A Hiring Problem That Became a Movement

While leading technology teams at a large European bank, Umang Doctor faced a paradox that grew harder to ignore with every hiring cycle. Critical roles stayed open. Teams struggled to find “job-ready” talent. Résumés looked impressive, yet when they actually talked to candidates, it was often disappointing. The system kept insisting there was a talent shortage.

At the same time, outside boardrooms and hiring panels, Umang kept encountering a very different reality, that seemed invisible to everyone else.

Bright, curious young people. Sharp problem-solvers. Relentless learners. But struggling because of their circumstances.

They came from government schools, rural towns, low-income and fractured families. Many had never owned a laptop. Most would never clear a résumé screening, not because they lacked ability, but because they lacked the credentials that traditional hiring systems had learned to trust.

That contradiction stayed with him:

How could there be a shortage, while so much talent was being overlooked?

The frustration deepened when he saw how narrowly “employability” was defined. He met  several graduates who had multiple degrees who struggled to translate that education into application. Pedigree had become a proxy for potential. Risk was outsourced to universities rather than assessed directly.

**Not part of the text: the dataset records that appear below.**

<file path="config.mk">
export PLATFORM = sky130hd
export DESIGN_NAME = touch_gesture_recognizer_flat
export DESIGN_NICKNAME = d
export VERILOG_FILES = /design/src/sv/tgr_pkg.sv /design/src/sv/tgr_in_if.sv /design/src/sv/tgr_out_if.sv /design/src/sv/touch_gesture_recognizer.sv /design/src/sv/tgr_cfg.sv /design/src/sv/tgr_core.sv /design/src/sv/tgr_outbuf.sv /design/src/flat_wrapper.sv
export SDC_FILE = /design/constraint.sdc
export NUM_CORES = 1
export LEC_CHECK = 0
export ABC_AREA = 1
export BUFFER_PORTS_ARGS = -buffer_cell sky130_fd_sc_hd__buf_2
export CAP_MARGIN = 15
export CELL_PAD_IN_SITES_DETAIL_PLACEMENT = 0
export CELL_PAD_IN_SITES_GLOBAL_PLACEMENT = 2
export CORE_UTILIZATION = 32
export DETAILED_ROUTE_END_ITERATION = 7
export PLACE_DENSITY_LB_ADDON = 0.1
export SETUP_SLACK_MARGIN = 0.4
export SYNTH_ARGS = -nofsm -noshare
export SYNTH_HDL_FRONTEND = slang
export SYNTH_SLANG_ARGS = --single-unit
export TNS_END_PERCENT = 100
</file>
<file path="constraint.sdc">
create_clock -name i_clk -period 4.7 [get_ports i_clk]
set_clock_uncertainty 0.15 [all_clocks]
set_input_delay 1.175 -clock i_clk [delete_from_list [all_inputs] [get_ports i_clk]]
set_output_delay 1.175 -clock i_clk [all_outputs]
set_load 0.02 [all_outputs]
</file>
===== config.mk =====
export PLATFORM = sky130hd
export DESIGN_NAME = dp2w_cam_stage
export DESIGN_NICKNAME = d
export VERILOG_FILES = /design/src/rtl/dp2w_pkg.sv /design/src/rtl/dp2w_cam_stage.sv
export SDC_FILE = /design/constraint.sdc
export NUM_CORES = 2
export LEC_CHECK = 0
export BUFFER_PORTS_ARGS = -buffer_cell sky130_fd_sc_hd__buf_2
export CORE_MARGIN = 3
export CORE_UTILIZATION = 55
export CTS_BUF_LIST = sky130_fd_sc_hd__clkbuf_4 sky130_fd_sc_hd__clkbuf_8
export CTS_CLUSTER_SIZE = 24
export DETAILED_ROUTE_END_ITERATION = 6
export GPL_TIMING_DRIVEN = 1
export PLACE_DENSITY = 0.73
export SETUP_SLACK_MARGIN = 0.2
export SKIP_LAST_GASP = 1
export SYNTH_ARGS = -nofsm -noshare
export SYNTH_HDL_FRONTEND = slang
export SYNTH_SLANG_ARGS = --single-unit

===== constraint.sdc =====
create_clock -name i_clk -period 7.55 [get_ports i_clk]
set_clock_uncertainty 0.05 [all_clocks]
set_input_delay 1.1325 -clock i_clk [delete_from_list [all_inputs] [get_ports i_clk]]
set_output_delay 1.1325 -clock i_clk [all_outputs]
set_load 0.02 [all_outputs]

And yet, the work itself told a different story. What teams truly needed were people who could think clearly, learn fast, collaborate well, and take ownership. None of those qualities required privilege. They only required opportunity.

So Umang did something unusual.

Instead of asking, “Where can we find more qualified candidates?”
He asked, “what if we’re looking in the wrong places altogether?”

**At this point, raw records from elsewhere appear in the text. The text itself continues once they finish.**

## src/rtl/dp2w_pkg.sv

```systemverilog
`default_nettype none

package dp2w_pkg;

    localparam int DEPTH_W   = 16;
    localparam int RAY_W     = 16;
    localparam int COEF_W    = 16;
    localparam int ROW_W     = 3 * COEF_W;
    localparam int WORLD_W   = 24;
    localparam int COLOR_W   = 8;
    localparam int PROD_W    = DEPTH_W + RAY_W;
    localparam int ROT_FRAC  = 14;
    localparam int CFG_IDX_W = 3;
    localparam int CFG_DAT_W = ROW_W;

    localparam logic [DEPTH_W-1:0] DEPTH_LIMIT_RST = 16'hFFFF;
    localparam logic [ROW_W-1:0]   ROT_X_RST       = 48'h0000_0000_4000;
    localparam logic [ROW_W-1:0]   ROT_Y_RST       = 48'h0000_4000_0000;
    localparam logic [ROW_W-1:0]   ROT_Z_RST       = 48'h4000_0000_0000;

    typedef enum logic [CFG_IDX_W-1:0] {
        CFG_DEPTH_LIMIT,
        CFG_ROT_X,
        CFG_ROT_Y,
        CFG_ROT_Z,
        CFG_OFF_X,
        CFG_OFF_Y,
        CFG_OFF_Z
    } t_cfg_idx;

    typedef struct packed {
        logic [DEPTH_W-1:0]          depth_limit;
        logic [2:0][ROW_W-1:0]       rot;
        logic [2:0][WORLD_W-1:0]     off;
    } t_cfg;

    typedef struct packed {
        logic               point_valid;
        logic [COLOR_W-1:0] blue;
        logic [COLOR_W-1:0] green;
        logic [COLOR_W-1:0] red;
    } t_meta;

endpackage

`default_nettype wire

```

## src/rtl/dp2w_cfg_regs.sv

```systemverilog
`default_nettype none

module dp2w_cfg_regs import dp2w_pkg::*; (
    input  wire logic                 i_clk,
    input  wire logic                 i_rst_n,
    input  wire logic                 i_valid,
    output logic                      o_ready,
    input  wire logic [CFG_IDX_W-1:0] i_index,
    input  wire logic [CFG_DAT_W-1:0] i_data,
    output t_cfg                      o_cfg
);

    t_cfg r_cfg;
    t_cfg n_cfg;

    assign o_ready = 1'b1;
    assign o_cfg   = r_cfg;

    always_comb begin
        n_cfg = r_cfg;
        if (i_valid) begin
            case (i_index)
                CFG_DEPTH_LIMIT: n_cfg.depth_limit = i_data[DEPTH_W-1:0];
                CFG_ROT_X:       n_cfg.rot[0]      = i_data[ROW_W-1:0];
                CFG_ROT_Y:       n_cfg.rot[1]      = i_data[ROW_W-1:0];
                CFG_ROT_Z:       n_cfg.rot[2]      = i_data[ROW_W-1:0];
                CFG_OFF_X:       n_cfg.off[0]      = i_data[WORLD_W-1:0];
                CFG_OFF_Y:       n_cfg.off[1]      = i_data[WORLD_W-1:0];
                CFG_OFF_Z:       n_cfg.off[2]      = i_data[WORLD_W-1:0];
                default:         n_cfg             = r_cfg;
            endcase
        end
    end

    always_ff @(posedge i_clk) begin
        if (!i_rst_n) begin
            r_cfg.depth_limit <= DEPTH_LIMIT_RST;
            r_cfg.rot[0]      <= ROT_X_RST;
            r_cfg.rot[1]      <= ROT_Y_RST;
            r_cfg.rot[2]      <= ROT_Z_RST;
            r_cfg.off         <= '0;
        end else begin
            r_cfg <= n_cfg;
        end
    end

    a_far_write: assert property (@(posedge i_clk) disable iff (!i_rst_n)
        (i_valid && i_index == CFG_DEPTH_LIMIT)
        |=> (r_cfg.depth_limit == $past(i_data[DEPTH_W-1:0])))
        else $error("far plane write lost");

endmodule

`default_nettype wire

```

## config.mk

```make
export PLATFORM = sky130hd
export DESIGN_NAME = dp2w_cfg_regs
export DESIGN_NICKNAME = d
export VERILOG_FILES = /design/src/rtl/dp2w_pkg.sv /design/src/rtl/dp2w_cfg_regs.sv
export SDC_FILE = /design/constraint.sdc
export NUM_CORES = 1
export LEC_CHECK = 0
export BUFFER_PORTS_ARGS = -buffer_cell sky130_fd_sc_hd__buf_4
export CORE_MARGIN = 3
export CORE_UTILIZATION = 44
export CTS_CLUSTER_SIZE = 8
export DETAILED_ROUTE_END_ITERATION = 12
export HOLD_SLACK_MARGIN = 0.1
export PLACE_DENSITY = 0.74
export SLEW_MARGIN = 30
export SYNTH_ARGS = -nofsm -noshare
export SYNTH_HDL_FRONTEND = slang
export SYNTH_SLANG_ARGS = --single-unit
```

## constraint.sdc

```tcl
create_clock -name i_clk -period 1.1 [get_ports i_clk]
set_input_delay 0.165 -clock i_clk [delete_from_list [all_inputs] [get_ports i_clk]]
set_output_delay 0.165 -clock i_clk [all_outputs]
set_load 0.02 [all_outputs]
```

==> results of run 1 <==
==> Yosys cell counts, drive strengths merged <==
cell     instances
nor4b            1
nand2          261
and4bb           2
nand4bb          2
buf             40
mux2i          232
conb             1
nor2b           37
clkbuf          21
nand4b           3
dfxtp          232
==> metal layers <==
layer | part of all wire | vias up
met3 | 0.077 | 53
li1 | - | 3549
met1 | 0.40 | 3691
met5 | 0 | -
met2 | 0.50 | 298
met4 | 0.025 | 0
==> layout make-up <==
class                      count  area, um2  area share
clock buffer                  37        926      0.0646
tap                          260        325      0.0227
sequential                   232       4930       0.344
timing repair buffer         446       4510       0.314
multi-input combinational    539       3650       0.255
==> where the power goes <==
| part | internal, W | switching (W) |
|---|---|---|
| combinational | 0.000968 | 0.000971 |
| clock | 0.00584 | 0.00342 |
| sequential | 0.00865 | 0.000144 |
==> worst min path at each step <==
stage	from	endpoint	slack (ns)
final	i_data[20]	o_cfg[20]	0.15
after global routing	i_data[22]	o_cfg[142]	0.15
after CTS	i_data[22]	o_cfg[22]	0.11
after detailed placement	i_data[10]	o_cfg[226]	0.44
after global placement	i_data[6]	o_cfg[222]	0.43
after floorplan	i_data[46]	o_cfg[214]	0.33
==> per-stage QoR <==
stage / total power, W / worst slack [ns] / cell area, um2 / utilization / std cells
2_1_floorplan: 0.00970 / 0.0260 / 8600 / - / 832
3_3_place_gp: 0.0104 / -0.0858 / 11200 / 0.590 / 1351
3_5_place_dp: 0.0104 / -0.129 / 11200 / 0.590 / 1351
4_1_cts: 0.0200 / -0.0413 / 14000 / 0.738 / 1467
5_1_grt: 0.0206 / -0.0531 / 14300 / 0.757 / 1514
6_report: 0.0200 / -0.0160 / 14300 / 0.757 / 1514
==> timing repair <==
item | in CTS | in global routing
hold buffers | 47 | 0
hold endpoints to repair | 132 | 0
resized for setup | 464 | 0
setup endpoints to repair | 232 | 232
cloned | 0 | 0
setup buffers | 32 | 47
==> kinds of logic after synthesis <==
family / after synthesis / synth area share
flops: 232 / 0.540
simple gates: 306 / 0.150
mux: 232 / 0.270
buf+inv: 61 / 0.0389
other cells: 1 / 0.000436
==> key figures, run 1 <==
CTS
  • Number of CTS-inserted buffers: 34
  • Buffer levels on the longest clock path: 3
  • Register clock-pin slew on the reported worst setup and hold paths: 0.05 ns
  • H-tree depth: 2
  • Worst skew pair latency: 0.48 ns
  • CTS tree: done
  • Root buffer selected by CTS: clkbuf_16
  • Clock Sinks: 232

Timing
  • Part of the cycle the worst path needs: 1.01
  • Total negative slack for setup checks: -0.186 ns
  • Hold Violations, Final: 0
  • Worst clock skew on the final layout: 0 ns
  • Final critical-path required period: 1.12 ns
  • Fin Hold WS: 0.154 ns
  • Setup Viol. Count Final: 30
  • Min setup slack post-route: -0.0160 ns
  • Setup repair after global routing missed its margin: yes
  • Number of pins exceeding their max-slew limit in the final report: 0
  • Top achievable clock speed: 896 MHz

Floorplan
  • Initial Util: 0.454
  • Floorplan die width: 146 um
  • Number of rows in the core area: 50
  • Number of I/O pins: 287
  • Floorplan die height: 146 um
  • Full die area: 21300 um2
  • Core area: 19000 um2

Critical path
  • Max incr delay on CP: 0.34 ns
  • Crit path DAT: 0.95 ns
  • Critical path's slowest cell: dfxtp_2
  • Number of logic stages on the critical path including buffering: 1
  • Flop-to-flop setup slack: 0.21 ns
  • Critical Path Start: o_cfg[231]
  • Kind of critical path: reg2out
  • R2R depth: 4
  • Endpoint class of the critical path: output pin
  • Critical Path RT: 0.94 ns
  • Dominant delay contributor by cell family on the critical path: flip-flops
  • Element type at the critical path start: flop
  • FF-to-FF End: o_cfg[228]
  • Worst path buffer plus inverter count: 1
  • Critical path destination: o_cfg[231]
  • Startpoint of the worst register-to-register path: o_cfg[228]
  • Highest net fanout along the worst path: 2
  • Critical path cell sequence: buf_6

Final layout
  • Flip-flop count of the largest register, all copies and words added: 232
  • Synthesis-to-finish area growth: 66.8%
  • Fraction of layout cells with a size suffix above 1: 0.537
  • N_diodes: 0
  • Leading cell type in the layout, fill and taps excluded: nand2_1
  • Filler cell count in the final layout: 1151
  • Most frequent cells in the layout: nand2_1, mux2i_1, dfxtp_2, buf_6, buf_4
  • Nets@finish: 1307

Global route
  • Met1 demand-to-capacity share in global routing: 0.289
  • Met3 Resource Use GR: 0.0800
  • Overflow after GRT: 0
  • Via count of the first global-routing pass: 7922
  • Aggregate global-route resource usage: 0.250
  • Pin count of the biggest net entering global routing: 46
  • Number of antenna violations at the first check in global routing: 0
  • Met2 track demand over resource in global routing: 0.438
  • Most used routing layer in global routing: met2
  • Wire length of the first global-routing pass: 43500 um

Outcome
  • Outcome: complete, but fails checks
  • Violations in the final reports: negative setup slack

Flow run
  • Max-cap violations: 0

Routing
  • Post-route DRC violation count: 0
  • Detail-routed net length per standard cell: 18.6 um
  • DRC violation total after the first TritonRoute iteration: 203
  • Post-detailed-routing wire length: 28200 um
  • Routed vias: 7591
  • Pre-antenna DRT Iters: 4
  • Avg Vias per Cell: 5.01
  • Post-route antenna net violation count: 0

Power
  • P_leak: 7.02 nW
  • Pwr dens: 1390 nW/um2
  • IR Drop Worst-Case VDD: 0.996 mV

Yosys
  • Post-Synthesis Cells: 832
  • Number of warning messages in the yosys log: 0
  • Number of nets in the synthesized netlist: 886
  • Synthesized area divided by synthesized cell count: 10.3 um2
  • Post-synthesis cell area: 8600 um2
  • Sequential cell area fraction in the yosys report: 0.540
  • Number of synthesized register bits: 232
  • Area share of the largest cell type after synthesis: 0.540
  • Cell taking the most area after synthesis: dfxtp_1
  • Synth area leaders: dfxtp_1, mux2i_1, nand2_1, nor2b_1, buf_2
  • Number of distinct library cell variants in the gate-level netlist after synthesis: 16

Worst hold path
  • Worst hold path depth: 3
  • Hold Crit Class: in2reg

Placement
  • Half-perimeter wire length after detailed placement: 16600 um
  • Number of input and output port buffers inserted: 285
  • Placer congestion estimate: 0.806
Note: power is estimated with default switching activity, not from simulation.
==> run 2: changes to the inputs <==
- REMOVE_ABC_BUFFERS: unset -> 1
==> run 2 against run 1 <==
The flow still finishes with violations (negative setup slack). Die area unchanged. Via count decreased by 1.2%. Core utilization fell by 0.13 points. Fmax fell by 1.7%. Clock power is essentially flat. Largest cell class unchanged.
==> key figures, run 2 (same netlist as run 1, synthesis figures left out) <==
Routing
  • DRC violation total after the first TritonRoute iteration: 244
  • Post-route DRC violation count: 0
  • Routed vias: 7498
  • Detail-routed net length per standard cell: 18.6 um
  • Pre-antenna DRT Iters: 4
  • Avg Vias per Cell: 4.98
  • Post-route antenna net violation count: 0
  • Post-detailed-routing wire length: 28000 um

Critical path
  • Element type at the critical path start: flop
  • R2R depth: 4
  • Kind of critical path: reg2out
  • Endpoint class of the critical path: output pin
  • Worst path buffer plus inverter count: 1
  • Max incr delay on CP: 0.36 ns
  • Critical path cell sequence: buf_6
  • Critical path's slowest cell: dfxtp_2
  • Startpoint of the worst register-to-register path: o_cfg[58]
  • FF-to-FF End: o_cfg[58]
  • Highest net fanout along the worst path: 2
  • Crit path DAT: 0.97 ns
  • Critical Path RT: 0.94 ns
  • Dominant delay contributor by cell family on the critical path: flip-flops
  • Flop-to-flop setup slack: 0.18 ns

Final layout
  • Leading cell type in the layout, fill and taps excluded: nand2_1
  • Most frequent cells in the layout: nand2_1, mux2i_1, buf_6
  • Synthesis-to-finish area growth: 66.5%
  • Fraction of layout cells with a size suffix above 1: 0.531
  • Post-route cell area: 14300 um2
  • Non-filler cells, final: 1506
  • Nets@finish: 1299
  • N_diodes: 0
  • Area of the multi-input gates: 3650 um2
  • Filler cell count in the final layout: 1193
  • Flip-flop count of the largest register, all copies and words added: 232
  • Footprint of the flip-flops and latches: 4940 um2

CTS
  • Buffer levels on the longest clock path: 3
  • Register clock-pin slew on the reported worst setup and hold paths: 0.05 ns
  • Root buffer selected by CTS: clkbuf_16
  • Number of CTS-inserted buffers: 34
  • CTS tree: done
  • H-tree depth: 2
  • Worst skew pair latency: 0.48 ns
  • Clock Sinks: 232

Timing
  • Fin Hold WS: 0.161 ns
  • Worst clock skew on the final layout: 0 ns
  • Min setup slack post-route: -0.0348 ns
  • Final critical-path required period: 1.13 ns
  • Hold Violations, Final: 0
  • Part of the cycle the worst path needs: 1.03
  • Number of pins exceeding their max-slew limit in the final report: 0
  • Setup repair after global routing missed its margin: yes
  • Setup Viol. Count Final: 60
  • Top achievable clock speed: 881 MHz

Outcome
  • Violations in the final reports: negative setup slack
  • Outcome: complete, but fails checks

Floorplan
  • Core area: 19000 um2
  • Number of I/O pins: 287
  • Floorplan die width: 146 um
  • Full die area: 21300 um2
  • Floorplan die height: 146 um
  • Initial Util: 0.454
  • Number of rows in the core area: 50

Worst hold path
  • Hold Crit Class: in2reg
  • Launch instance of the worst min-delay path: i_rst_n
  • Worst hold path depth: 3
  • Endpoint, Worst Hold: o_cfg[214]

Placement
  • Placer congestion estimate: 0.822
  • Number of input and output port buffers inserted: 285
  • Total cell area at the placement stage: 11200 um2
  • Half-perimeter wire length after detailed placement: 16200 um
  • Dpl cells: 1352

Power
  • Comb power frac: 0.097
  • Switching Share: 0.226
  • Proportion of power drawn by flip-flops and latches: 0.440
  • Part of the power in the clock network: 0.463
  • Net switching power figure: 0.00451 W
  • IR Drop Worst-Case VDD: 1.05 mV
  • Internal power contribution: 0.0155 W
  • Total power draw: 0.0200 W
  • P_leak: 6.98 nW
  • Pwr dens: 1400 nW/um2

Global route
  • Aggregate global-route resource usage: 0.241
  • Pin count of the biggest net entering global routing: 58
  • Wire length of the first global-routing pass: 41900 um
  • Via count of the first global-routing pass: 7728
  • Overflow after GRT: 0
  • Number of antenna violations at the first check in global routing: 0

Flow run
  • Max-cap violations: 0
-- run 2: cell count changes in the layout (fill, tap and decap cells not counted) --
cell	change
buf_4	-13
dlygate4sd3_1	+3
buf_12	+2
dfxtp_2	-1
dfxtp_4	+1
-- run 2: layout make-up --
| cell class | count | share of cell area |
|---|---|---|
| sequential | 232 | 0.345 |
| timing repair buffer | 438 | 0.313 |
| tap | 260 | 0.0227 |
| multi-input combinational | 539 | 0.255 |
| clock buffer | 37 | 0.0647 |
-- run 2: per-layer routing --
layer | part of all wire | global-route usage | up-vias
li1 | - | - | 3552
met4 | 0.024 | 0.0632 | 0
met2 | 0.52 | 0.440 | 318
met5 | 0 | 0 | -
met1 | 0.37 | 0.266 | 3577
met3 | 0.087 | 0.0866 | 51
-- run 2: power groups by stage --
stage | Sequential (W) | Clock (W) | Combinational, W
global route | 0.00880 | 0.00980 | 0.00204
detailed placement | 0.00888 | 0 | 0.00157
finish | 0.00880 | 0.00925 | 0.00193
global placement | 0.00888 | 0 | 0.00155
CTS | 0.00879 | 0.00937 | 0.00186
floorplan | 0.00909 | 0 | 0.000477
-- run 2: timing repair --
| action | CTS | global route |
|---|---|---|
| setup endpoints to repair | 232 | 232 |
| buffers inserted | 26 | 41 |
| gates cloned | 0 | 0 |
| hold buffers | 50 | 0 |
| endpoints found under the hold margin | 195 | 0 |
| resized for setup | 464 | 1 |
-- run 2: worst max-delay path by stage --
stage	from	endpoint	slack, ns	depth (start not counted)
2_1_floorplan	i_index[2]	o_cfg[216]	-1.96	2
3_3_place_gp	i_index[2]	o_cfg[114]	-0.11	4
3_5_place_dp	i_index[2]	o_cfg[111]	-0.15	4
4_1_cts	o_cfg[216]	o_cfg[216]	-0.05	1
5_1_grt	o_cfg[121]	o_cfg[121]	-0.06	1
6_report	o_cfg[127]	o_cfg[127]	-0.03	1
-- run 2: worst reg2reg max path, cell delays in order (launching register included) --
cell and delay [ns]:
dfxtp_2 0.33, buf_4 0.12, buf_4 0.13, nand2_1 0.11
mux2i_1 0.11
-- run 2: per-stage QoR --
| step | util | setup WS (ns) | setup TNS (ns) |
|---|---|---|---|
| 6_report | 0.755 | -0.0348 | -0.497 |
| 2_1_floorplan | - | -1.96 | -297.33 |
| 3_3_place_gp | 0.592 | -0.106 | -5.30 |
| 4_1_cts | 0.739 | -0.0464 | -2.72 |
| 5_1_grt | 0.755 | -0.0647 | -6.46 |
| 3_5_place_dp | 0.592 | -0.155 | -8.72 |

He decided to go headlong into solving this problem. But his organization didn’t let him go. They empowered him to run an experiment with his idea. And if it worked, they would hire his students.

The first experiment was small. It started with an Uplift program.
The idea was to first remove the degree filter. It didn’t matter if the candidate was a graduate. The focus would be on aptitude, attitude, and learning velocity. Invest deeply in time, mentorship, and real work. Put a little trust and then hire people others wouldn’t.

Skepticism was immediate. Nay sayers said it wouldn’t work. But results spoke faster than opinions ever could.

Every candidate from the first cohort succeeded. Teams didn’t just get engineers, they got loyalty, resilience, and growth. It’s interesting to know that of the 80 odd people placed in the last few years, only 3 have switched organizations. Several of his candidates were promoted. Over time, every pupil he took a bet on delivered. And most of them were first-generation professionals and women from underprivileged backgrounds. And they showed the world how to build sustainable careers. From virtually nothing. Many are now earning more in their first year than their families ever had.

What started as a hiring experiment had quietly become proof. Proof that excellence can be found anywhere. All that was required was access to opportunity.The problem he realized was never talent. It is faith and a little imagination.

And that realization marked a turning point.

Xcelevate was born not as an extension, but as an independent evolution of a belief: that hiring should discover potential, not filter it out. Skilling should be holistic, not transactional. That opportunity should be made available to the deserving, not locked behind gates that very few can enter.

Today, Xcelevate operates as a skilling organization disrupting how hiring is done. They have been able to discover high-potential individuals from underprivileged backgrounds, develop them through rigorous, industry-aligned programs, and deliver them into meaningful careers. Selection rates are intentionally low. Investment per individual is not just financial. It is as much trust and hope. Outcomes are measured not just in placements, but in how many lives could improve their standard of living because of giving wings to someone’s dreams.

The ambition is no longer modest.

Over the next five years, Umang aims to help tens of thousands, especially women, move from exclusion to employment, from invisible to indispensable. To prove, again and again, that when you change who gets access, you change what excellence looks like.

This story didn’t start with charity. It starts with a question the system wasn’t asking.

And perhaps the real question now is this:


“If talent is everywhere, what would the world look like if opportunity finally was too?”

“What do you think is the biggest myth in hiring today, and what would it take to unlearn it?”